Sunday, February 01, 2004

Remember the service that we went to at Adas Israel when it was your Yahrzeit. I may have told you that I really liked the Rabbi's sermon that night. It had to do with the story of Joseph, which I know you loved. I liked the sermon because it showed how we shouldn't waste time holding grudges, especially with family members. I think that this is a really important lesson for all of us. I wish that everyone would think about you and realize how precious time and family are.

Rabbi Shena B. Potter
Parashat Miketz
Adas Israel Congregation
Washington, DC
1 Tevet 5764/ 26 December, 2003

Shabbat Shalom and Happy Channukah! It is so good to be here tonight, gathered as a Jewish community of people from many congregations. Tonight, on this final night of Channukah, we celebrate Jewish survival, the miracle of God's presence and, by our being together, the thriving Jewish community of Washington, DC. As the most recent rabbinic arrival to the Washington area, I have been designated to deliver tonight's sermon. It's a sort of clerical hazing if you will. But, it is also an honor. I thank Rabbi's Wohlberg and Winaker for inviting me to share the bima with them this evening.

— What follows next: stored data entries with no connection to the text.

===== src/include/mem_consts.svh =====
`ifndef MEM_CONSTS_SVH
`define MEM_CONSTS_SVH

// data and address width
`define XLEN 64

// register file address width
`define REG_AW 5

// data memory holds 2**DMEM_WORDS_LOG2 words of XLEN bits
`define DMEM_WORDS_LOG2 8

// cycles from rw_valid rising until rw_ready
`define DMEM_WAIT 2

`endif


===== src/design/isa_pkg.sv =====
package isa_pkg;

  typedef enum logic [2:0] {
    LOAD_NONE = 3'd0,
    LOAD_LB   = 3'd1,
    LOAD_LH   = 3'd2,
    LOAD_LW   = 3'd3,
    LOAD_LD   = 3'd4,
    LOAD_LBU  = 3'd5,
    LOAD_LHU  = 3'd6,
    LOAD_LWU  = 3'd7
  } load_op_e;

  typedef enum logic [2:0] {
    STORE_NONE = 3'd0,
    STORE_SB   = 3'd1,
    STORE_SH   = 3'd2,
    STORE_SW   = 3'd3,
    STORE_SD   = 3'd4
  } store_op_e;

  // access size in bytes is 1 << size
  typedef enum logic [1:0] {
    SIZE_B = 2'd0,
    SIZE_H = 2'd1,
    SIZE_W = 2'd2,
    SIZE_D = 2'd3
  } size_e;

  typedef enum logic [1:0] {
    RESP_OKAY  = 2'b00,
    RESP_ERROR = 2'b10
  } resp_e;

endpackage


===== src/design/pipe_pkg.sv =====
package pipe_pkg;

  // memory stage request state
  typedef enum logic [1:0] {
    MEM_IDLE = 2'd0,
    MEM_ADDR = 2'd1,
    MEM_RETN = 2'd2
  } mem_state_e;

  // source of the value written back to rd
  typedef enum logic [1:0] {
    WB_SEL_ALU  = 2'd0,
    WB_SEL_LOAD = 2'd1,
    WB_SEL_CSR  = 2'd2
  } wb_sel_e;

endpackage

This week's Torah portion, parasha Miketz, from the book of Genesis is a wonderful piece of literature. This story of Joeseph's reunion with his brothers contains drama, suspense, and the eternal struggle between good and evil. In fact, the tale is so compelling that it was given the ultimate seal of approval, by being made into a Broadway musical.

At the beginning of the parasha Joseph is in jail. Over the years, Josheph had endured many figurative and literal ups and downs. First, he was cast into a pit and sold into slavery by his brothers as a young boy. Then, he was brought into an Egyptian minister's home and rose to the top of the Minister's servant staff. After being falsely accused of rape, he was thrown into Pharoah's dungeon to languish until this week's portion when our hero begins another ascent. Joseph-- who's reputation as an interpreter of dreams precedes him, is brought out of the dungeon to make sense of a series of the Pharoah's disturbing dreams.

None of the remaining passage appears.